Summary of the work:

In this work authors have provided a list of principles for a better preprint feedback system, which not just include the author, reviewer or journals rather everyone in a scientific/non scientific community.  The problem they asses here is the flooding of preprints in the preprint servers as seen during covid pandemic leading to issues in management of information by traditional peer review process. Also its said that in the process of reviewing a paper, there are many of the comments are hidden from the public. Here they list our a set of principles called FAST for the community to comment accordingly in preprint , helping journals to review the preprints faster and in unbiased manner.

I appreciate that this process will enhance the rigor of the scientific work carried out by the authors and may provide insightful findings or ideas from the people not from the same scientific background and will also improve collaborations.
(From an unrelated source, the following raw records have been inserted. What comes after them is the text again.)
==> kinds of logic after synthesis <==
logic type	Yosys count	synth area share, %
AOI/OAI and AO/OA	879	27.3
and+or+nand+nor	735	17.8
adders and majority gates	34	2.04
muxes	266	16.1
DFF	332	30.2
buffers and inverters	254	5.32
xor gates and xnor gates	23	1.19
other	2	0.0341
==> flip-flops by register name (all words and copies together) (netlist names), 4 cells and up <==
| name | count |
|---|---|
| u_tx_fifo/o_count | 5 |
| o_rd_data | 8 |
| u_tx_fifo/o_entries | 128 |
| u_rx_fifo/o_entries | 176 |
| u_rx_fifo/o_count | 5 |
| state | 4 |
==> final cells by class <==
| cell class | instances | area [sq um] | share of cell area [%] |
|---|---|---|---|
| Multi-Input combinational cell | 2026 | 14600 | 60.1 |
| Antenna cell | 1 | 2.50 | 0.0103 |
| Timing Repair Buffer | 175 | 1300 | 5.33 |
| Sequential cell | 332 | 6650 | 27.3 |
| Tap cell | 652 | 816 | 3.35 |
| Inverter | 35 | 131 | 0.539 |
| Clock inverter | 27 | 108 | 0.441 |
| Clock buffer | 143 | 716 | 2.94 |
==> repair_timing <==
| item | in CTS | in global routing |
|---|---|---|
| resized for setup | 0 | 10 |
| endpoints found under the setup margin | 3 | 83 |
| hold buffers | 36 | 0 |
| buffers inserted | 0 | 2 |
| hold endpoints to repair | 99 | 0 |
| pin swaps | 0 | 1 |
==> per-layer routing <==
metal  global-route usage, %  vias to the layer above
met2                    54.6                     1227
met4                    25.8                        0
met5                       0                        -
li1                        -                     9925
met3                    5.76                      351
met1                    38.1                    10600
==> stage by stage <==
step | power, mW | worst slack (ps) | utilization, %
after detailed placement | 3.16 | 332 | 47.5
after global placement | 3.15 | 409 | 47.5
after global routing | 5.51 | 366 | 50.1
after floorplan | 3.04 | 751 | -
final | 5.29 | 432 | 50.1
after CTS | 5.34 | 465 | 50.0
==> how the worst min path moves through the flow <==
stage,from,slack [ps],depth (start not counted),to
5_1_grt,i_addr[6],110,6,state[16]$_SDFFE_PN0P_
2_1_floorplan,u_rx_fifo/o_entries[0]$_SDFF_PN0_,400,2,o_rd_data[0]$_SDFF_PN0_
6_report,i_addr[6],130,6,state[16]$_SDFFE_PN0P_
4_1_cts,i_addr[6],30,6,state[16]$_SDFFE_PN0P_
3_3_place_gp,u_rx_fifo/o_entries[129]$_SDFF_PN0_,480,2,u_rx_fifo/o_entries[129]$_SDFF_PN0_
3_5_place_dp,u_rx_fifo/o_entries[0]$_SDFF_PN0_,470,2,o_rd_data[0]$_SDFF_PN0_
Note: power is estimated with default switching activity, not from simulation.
File: config.mk
export PLATFORM = sky130hd
export DESIGN_NAME = ptm_timer
export DESIGN_NICKNAME = d
export VERILOG_FILES = /design/src/ptm_pkg.sv /design/src/ptm_timer.sv
export SDC_FILE = /design/constraint.sdc
export NUM_CORES = 1
export LEC_CHECK = 0
export BUFFER_PORTS_ARGS = -buffer_cell sky130_fd_sc_hd__buf_4
export CORE_ASPECT_RATIO = 0.6
export CORE_MARGIN = 2
export CORE_UTILIZATION = 56
export DETAILED_ROUTE_END_ITERATION = 10
export HOLD_SLACK_MARGIN = 0.05
export PLACE_DENSITY = 0.74
export SLEW_MARGIN = 20
export SYNTH_ARGS = -nofsm -noshare
export SYNTH_HDL_FRONTEND = slang
export SYNTH_SLANG_ARGS = --single-unit
File: constraint.sdc
create_clock -name clk_i -period 2.8 [get_ports clk_i]
set_input_delay 0.14 -clock clk_i [delete_from_list [all_inputs] [get_ports clk_i]]
set_output_delay 0.14 -clock clk_i [all_outputs]
set_load 0.03 [all_outputs]
File: src/ptm_pkg.sv
// package: register map, fields and timing for the three-channel timer
`default_nettype none
package ptm_pkg;
    localparam int NUM_TMR = 3;
    localparam logic [4:0] ADR_MODE = 5'h00;
    localparam logic [4:0] ADR_CKSEL = 5'h01;
    localparam logic [4:0] ADR_CTL0 = 5'h02;
    localparam logic [4:0] ADR_CTL1 = 5'h03;
    localparam logic [4:0] ADR_CTL2 = 5'h04;
    localparam logic [4:0] ADR_PWM = 5'h05;
    localparam logic [4:0] ADR_RLD0 = 5'h06;
    localparam logic [4:0] ADR_RLD1 = 5'h07;
    localparam logic [4:0] ADR_RLD2 = 5'h08;
    localparam logic [4:0] ADR_CMP0 = 5'h09;
    localparam logic [4:0] ADR_CMP1 = 5'h0A;
    localparam logic [4:0] ADR_CNTL0 = 5'h0B;
    localparam logic [4:0] ADR_CNTH0 = 5'h0C;
    localparam logic [4:0] ADR_CNTL1 = 5'h0D;
    localparam logic [4:0] ADR_CNTH1 = 5'h0E;
    localparam logic [4:0] ADR_CNTL2 = 5'h0F;
    localparam logic [4:0] ADR_CNTH2 = 5'h10;
    localparam logic [4:0] ADR_UFLG = 5'h11;
    localparam logic [4:0] ADR_CFLG = 5'h12;
    localparam logic [4:0] ADR_UMSK = 5'h13;
    localparam logic [4:0] ADR_CMSK = 5'h14;
    // mode register bits
    localparam int MODE_CASCADE = 3;
    localparam int MODE_EVENT = 2;
    localparam int MODE_FILTER = 1;
    localparam int MODE_POL = 0;
    // control register bits
    localparam int CTL_RUN = 0;
    localparam int CTL_RST = 1;
    localparam int CTL_PS_LO = 2;
    localparam logic [7:0] RST_BYTE = 8'h00;
    localparam logic [1:0] PS_DIV1 = 2'h0;
    localparam logic [1:0] PS_DIV4 = 2'h1;
    localparam logic [1:0] PS_DIV32 = 2'h2;
    localparam logic [1:0] PS_DIV256 = 2'h3;
    localparam int FILTER_EDGES = 2;
    localparam int HOLD_MAX = 255;

    typedef struct packed {
        logic [4:0] addr;
        logic [7:0] wdata;
        logic wr;
        logic rd;
    } ptm_bus_t;

    typedef struct packed {
        logic [2:0] underflow;
        logic [1:0] compare;
    } ptm_evt_t;
endpackage : ptm_pkg
`default_nettype wire

File: src/ptm_timer.sv
// three-channel 8-bit programmable down-counter timer
//
// Chosen here: the register addresses and strobed register access.
`default_nettype none
module ptm_timer
    import ptm_pkg::*;
(
    input wire logic clk_i,
    input wire logic rst_i,
    input wire logic low_speed_source_clock_i,
    input wire logic high_speed_source_clock_i,
    input wire logic filter_ref_clock_i,
    input wire logic event_input_pin_i,
    input wire ptm_pkg::ptm_bus_t bus_i,
    output logic [7:0] rdata_o,
    output logic [2:0] timer_pulse_output_o,
    output logic [1:0] compare_match_o,
    output logic irq_o
);
    import ptm_pkg::*;

    // ----------------------------------------
    // synchronisers and edge detection
    // ----------------------------------------
    logic [3:0] sync1_reg;
    logic [3:0] sync2_reg;
    logic [3:0] sync3_reg;
    logic slow_rise;
    logic fast_rise;
    logic ref_fall;
    logic pin_lvl;

    always_ff @(posedge clk_i) begin
        if (rst_i) begin
            sync1_reg <= 4'h0;
            sync2_reg <= 4'h0;
            sync3_reg <= 4'h0;
        end else begin
            sync1_reg <= {event_input_pin_i, filter_ref_clock_i,
                          high_speed_source_clock_i,
                          low_speed_source_clock_i};
            sync2_reg <= sync1_reg;
            sync3_reg <= sync2_reg;
        end
    end

    // fast source is sampled, so it must stay well below clk_i / 2
    assign slow_rise = sync2_reg[0] & ~sync3_reg[0];
    assign fast_rise = sync2_reg[1] & ~sync3_reg[1];
    assign ref_fall = ~sync2_reg[2] & sync3_reg[2];
    assign pin_lvl = sync2_reg[3];

    // ----------------------------------------
    // control registers
    // ----------------------------------------
    logic [3:0] mode_reg;
    logic [2:0] cksel_reg;
    logic [2:0] run_reg;
    logic [1:0] ps_reg [NUM_TMR];
    logic [1:0] pwm_reg;
    logic [7:0] rld_reg [NUM_TMR];
    logic [7:0] cmp_reg [2];
    logic [2:0] umsk_reg;
    logic [1:0] cmsk_reg;
    logic [2:0] rst_strobe;
    logic wr_ctl;

    assign wr_ctl = bus_i.wr;

    always_ff @(posedge clk_i) begin
        if (rst_i) begin
            mode_reg <= 4'h0;
            cksel_reg <= 3'h0;
            pwm_reg <= 2'h0;
            umsk_reg <= 3'h0;
            cmsk_reg <= 2'h0;
        end else if (wr_ctl) begin
            unique case (bus_i.addr)
                ADR_MODE: mode_reg <= bus_i.wdata[3:0];
                ADR_CKSEL: cksel_reg <= bus_i.wdata[2:0];
                ADR_PWM: pwm_reg <= bus_i.wdata[1:0];
                ADR_UMSK: umsk_reg <= bus_i.wdata[2:0];
                ADR_CMSK: cmsk_reg <= bus_i.wdata[1:0];
                default: ;
            endcase
        end
    end

    // ----------------------------------------
    // per-timer prescaler, counter, output
    // ----------------------------------------
    logic [7:0] cnt_reg [NUM_TMR];
    logic [2:0] uf;
    logic [1:0] cm;
    logic [2:0] tick;
    logic [2:0] pulse_reg;
    logic [1:0] cm_reg;
    logic cascade;
    logic ev_tick;

    assign cascade = mode_reg[MODE_CASCADE];

    // ----------------------------------------
    // event input: polarity and noise filter
    // ----------------------------------------
    logic ev_lvl_reg;
    logic [1:0] flt_cnt_reg;
    logic ev_prev_reg;

    always_ff @(posedge clk_i) begin
        if (rst_i) begin
            ev_lvl_reg <= 1'b0;
            flt_cnt_reg <= 2'h0;
        end else if (!mode_reg[MODE_FILTER]) begin
            ev_lvl_reg <= pin_lvl;
            flt_cnt_reg <= 2'h0;
        end else if (pin_lvl == ev_lvl_reg) begin
            flt_cnt_reg <= 2'h0; // glitch shorter than window rejected
        end else if (ref_fall) begin
            if (flt_cnt_reg == 2'(FILTER_EDGES - 1)) begin
                ev_lvl_reg <= pin_lvl;
                flt_cnt_reg <= 2'h0;
            end else begin
                flt_cnt_reg <= flt_cnt_reg + 2'h1;
            end
        end
    end

    always_ff @(posedge clk_i) begin
        if (rst_i) begin
            ev_prev_reg <= 1'b0;
        end else begin
            ev_prev_reg <= ev_lvl_reg;
        end
    end

    assign ev_tick = mode_reg[MODE_POL] ? (ev_lvl_reg & ~ev_prev_reg)
                                        : (~ev_lvl_reg & ev_prev_reg);

    genvar g;
    generate
        for (g = 0; g < NUM_TMR; g++) begin : g_tmr
            logic [7:0] pre_reg;
            logic src;
            logic pre_out;
            logic running;
            logic [7:0] next;

            assign src = cksel_reg[g] ? fast_rise : slow_rise;
            always_comb begin
                unique case (ps_reg[g])
                    PS_DIV1: pre_out = src;
                    PS_DIV4: pre_out = src & (pre_reg[1:0] == 2'h3);
                    PS_DIV32: pre_out = src & (pre_reg[4:0] == 5'h1F);
                    PS_DIV256: pre_out = src & (pre_reg == 8'hFF);
                endcase
            end

            // timer 1 follows timer 0 run bit in cascade
            assign running = (g == 1 && cascade) ? run_reg[0] : run_reg[g];

            always_ff @(posedge clk_i) begin
                if (rst_i) begin
                    pre_reg <= 8'h00;
                end else if (running && src) begin
                    pre_reg <= pre_reg + 8'h01;
                end
            end

            if (g == 0) begin : g_t0
                assign tick[g] = mode_reg[MODE_EVENT] ? (running & ev_tick)
                                                      : (running & pre_out);
            end else if (g == 1) begin : g_t1
                assign tick[g] = cascade ? uf[0] : (running & pre_out);
            end else begin : g_t2
                assign tick[g] = running & pre_out;
            end

            assign uf[g] = tick[g] & (cnt_reg[g] == 8'h00);
            assign next = uf[g] ? rld_reg[g] : cnt_reg[g] - 8'h01;

            always_ff @(posedge clk_i) begin
                if (rst_i) begin
                    cnt_reg[g] <= RST_BYTE;
                end else if (rst_strobe[g]) begin
                    cnt_reg[g] <= rld_reg[g];
                end else if (tick[g]) begin
                    cnt_reg[g] <= next;
                end
            end

            if (g < 2) begin : g_pwm
                logic pwm_on;
                assign pwm_on = pwm_reg[g];
                // match only on the decrement into the compare value
                assign cm[g] = pwm_on & tick[g] & ~uf[g] &
                               (next == cmp_reg[g]);
                always_ff @(posedge clk_i) begin
                    if (rst_i) begin
                        pulse_reg[g] <= 1'b0;
                    end else if (pwm_on) begin
                        if (uf[g]) begin
                            pulse_reg[g] <= 1'b1;
                        end else if (cm[g]) begin
                            pulse_reg[g] <= 1'b0;
                        end
                    end else if (uf[g]) begin
                        pulse_reg[g] <= ~pulse_reg[g];
                    end
                end
            end else begin : g_div
                always_ff @(posedge clk_i) begin
                    if (rst_i) begin
                        pulse_reg[g] <= 1'b0;
                    end else if (uf[g]) begin
                        pulse_reg[g] <= ~pulse_reg[g];
                    end
                end
            end
        end
    endgenerate

    // ----------------------------------------
    // per-timer control registers
    // ----------------------------------------
    generate
        for (g = 0; g < NUM_TMR; g++) begin : g_ctl
            logic hit;
            assign hit = wr_ctl && (bus_i.addr == ADR_CTL0 + 5'(g));
            assign rst_strobe[g] = hit & bus_i.wdata[CTL_RST];
            always_ff @(posedge clk_i) begin
                if (rst_i) begin
                    run_reg[g] <= 1'b0;
                    ps_reg[g] <= PS_DIV1;
                    rld_reg[g] <= RST_BYTE;
                end else begin
                    if (hit) begin
                        run_reg[g] <= bus_i.wdata[CTL_RUN];
                        ps_reg[g] <= bus_i.wdata[CTL_PS_LO +: 2];
                    end
                    if (wr_ctl && bus_i.addr == ADR_RLD0 + 5'(g)) begin
                        rld_reg[g] <= bus_i.wdata;
                    end
                end
            end
        end
        for (g = 0; g < 2; g++) begin : g_cmp
            always_ff @(posedge clk_i) begin
                if (rst_i) begin
                    cmp_reg[g] <= RST_BYTE;
                end else if (wr_ctl && bus_i.addr == ADR_CMP0 + 5'(g)) begin
                    cmp_reg[g] <= bus_i.wdata;
                end
            end
        end
    endgenerate

    // ----------------------------------------
    // interrupt flags
    // ----------------------------------------
    logic [2:0] uflg_reg;
    logic [1:0] cflg_reg;
    logic [2:0] uset;
    logic [1:0] cset;

    assign uset = {uf[2], uf[1], uf[0] & ~cascade};
    assign cset = cascade ? {cm[1] | cm[0], 1'b0} : cm;

    always_ff @(posedge clk_i) begin
        if (rst_i) begin
            uflg_reg <= 3'h0;
            cflg_reg <= 2'h0;
        end else begin
            // set wins over a same-cycle clear
            uflg_reg <= (uflg_reg & ~((wr_ctl && bus_i.addr == ADR_UFLG)
                         ? bus_i.wdata[2:0] : 3'h0)) | uset;
            cflg_reg <= (cflg_reg & ~((wr_ctl && bus_i.addr == ADR_CFLG)
                         ? bus_i.wdata[1:0] : 2'h0)) | cset;
        end
    end

    always_ff @(posedge clk_i) begin
        if (rst_i) begin
            irq_o <= 1'b0;
            cm_reg <= 2'h0;
        end else begin
            irq_o <= |(uflg_reg & umsk_reg) | |(cflg_reg & cmsk_reg);
            cm_reg <= cset;
        end
    end

    assign timer_pulse_output_o = pulse_reg;
    assign compare_match_o = cm_reg;

    // ----------------------------------------
    // readback with high nibble hold
    // ----------------------------------------
    logic [3:0] hold_reg [NUM_TMR];
    logic [2:0] held_reg;
    logic [7:0] hold_cnt_reg;

    // hold released by high read or timeout
    always_ff @(posedge clk_i) begin
        if (rst_i) begin
            held_reg <= 3'h0;
            hold_cnt_reg <= 8'h00;
        end else begin
            for (int i = 0; i < NUM_TMR; i++) begin
                if (bus_i.rd && bus_i.addr == ADR_CNTL0 + 5'(2 * i)) begin
                    held_reg[i] <= 1'b1;
                    hold_reg[i] <= cnt_reg[i][7:4];
                end else if ((bus_i.rd && bus_i.addr == ADR_CNTH0 + 5'(2 * i))
                             || hold_cnt_reg == 8'(HOLD_MAX)) begin
                    held_reg[i] <= 1'b0;
                end
            end
            hold_cnt_reg <= (|held_reg && hold_cnt_reg != 8'(HOLD_MAX))
                            ? hold_cnt_reg + 8'h01 : 8'h00;
        end
    end

    logic [7:0] rd_next;
    always_comb begin
        rd_next = 8'h00;
        unique case (bus_i.addr)
            ADR_MODE: rd_next = {4'h0, mode_reg};
            ADR_CKSEL: rd_next = {5'h00, cksel_reg};
            ADR_CTL0: rd_next = {4'h0, ps_reg[0], 1'b0, run_reg[0]};
            ADR_CTL1: rd_next = {4'h0, ps_reg[1], 1'b0, run_reg[1]};
            ADR_CTL2: rd_next = {4'h0, ps_reg[2], 1'b0, run_reg[2]};
            ADR_PWM: rd_next = {6'h00, pwm_reg};
            ADR_RLD0: rd_next = rld_reg[0];
            ADR_RLD1: rd_next = rld_reg[1];
            ADR_RLD2: rd_next = rld_reg[2];
            ADR_CMP0: rd_next = cmp_reg[0];
            ADR_CMP1: rd_next = cmp_reg[1];
            ADR_CNTL0: rd_next = {4'h0, cnt_reg[0][3:0]};
            ADR_CNTH0: rd_next = {4'h0, held_reg[0] ? hold_reg[0]
                                                   : cnt_reg[0][7:4]};
            ADR_CNTL1: rd_next = {4'h0, cnt_reg[1][3:0]};
            ADR_CNTH1: rd_next = {4'h0, held_reg[1] ? hold_reg[1]
                                                   : cnt_reg[1][7:4]};
            ADR_CNTL2: rd_next = {4'h0, cnt_reg[2][3:0]};
            ADR_CNTH2: rd_next = {4'h0, held_reg[2] ? hold_reg[2]
                                                   : cnt_reg[2][7:4]};
            ADR_UFLG: rd_next = {5'h00, uflg_reg};
            ADR_CFLG: rd_next = {6'h00, cflg_reg};
            ADR_UMSK: rd_next = {5'h00, umsk_reg};
            ADR_CMSK: rd_next = {6'h00, cmsk_reg};
            default: rd_next = 8'h00;
        endcase
    end

    always_ff @(posedge clk_i) begin
        if (rst_i) begin
            rdata_o <= 8'h00;
        end else if (bus_i.rd) begin
            rdata_o <= rd_next;
        end else begin
            rdata_o <= 8'h00;
        end
    end
endmodule : ptm_timer
`default_nettype wire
Comments to implement the system

-Increasing awareness of preprint feedback system: As authors have pointed out these FAST principles are applied into many journal clubs but in order to implement it as a basic norm. We can put preprint commenting using FAST principles in  various coursework of the graduate students. Which will improve their participation and understanding the nature of scientific commenting. Also, this group of people are more socially active than the other members of the community hence leading to better spread of these principles.

-In many places authors have mentioned the feedback process in various preprint servers as simple comments. I guess here we need to have a dedicated server where the preprints are retrieved from the preprint servers and are actively commented by various users in the community.

-Lastly , I find preprint feedback also needs a community of science communication so that the general public can take an interest and comment.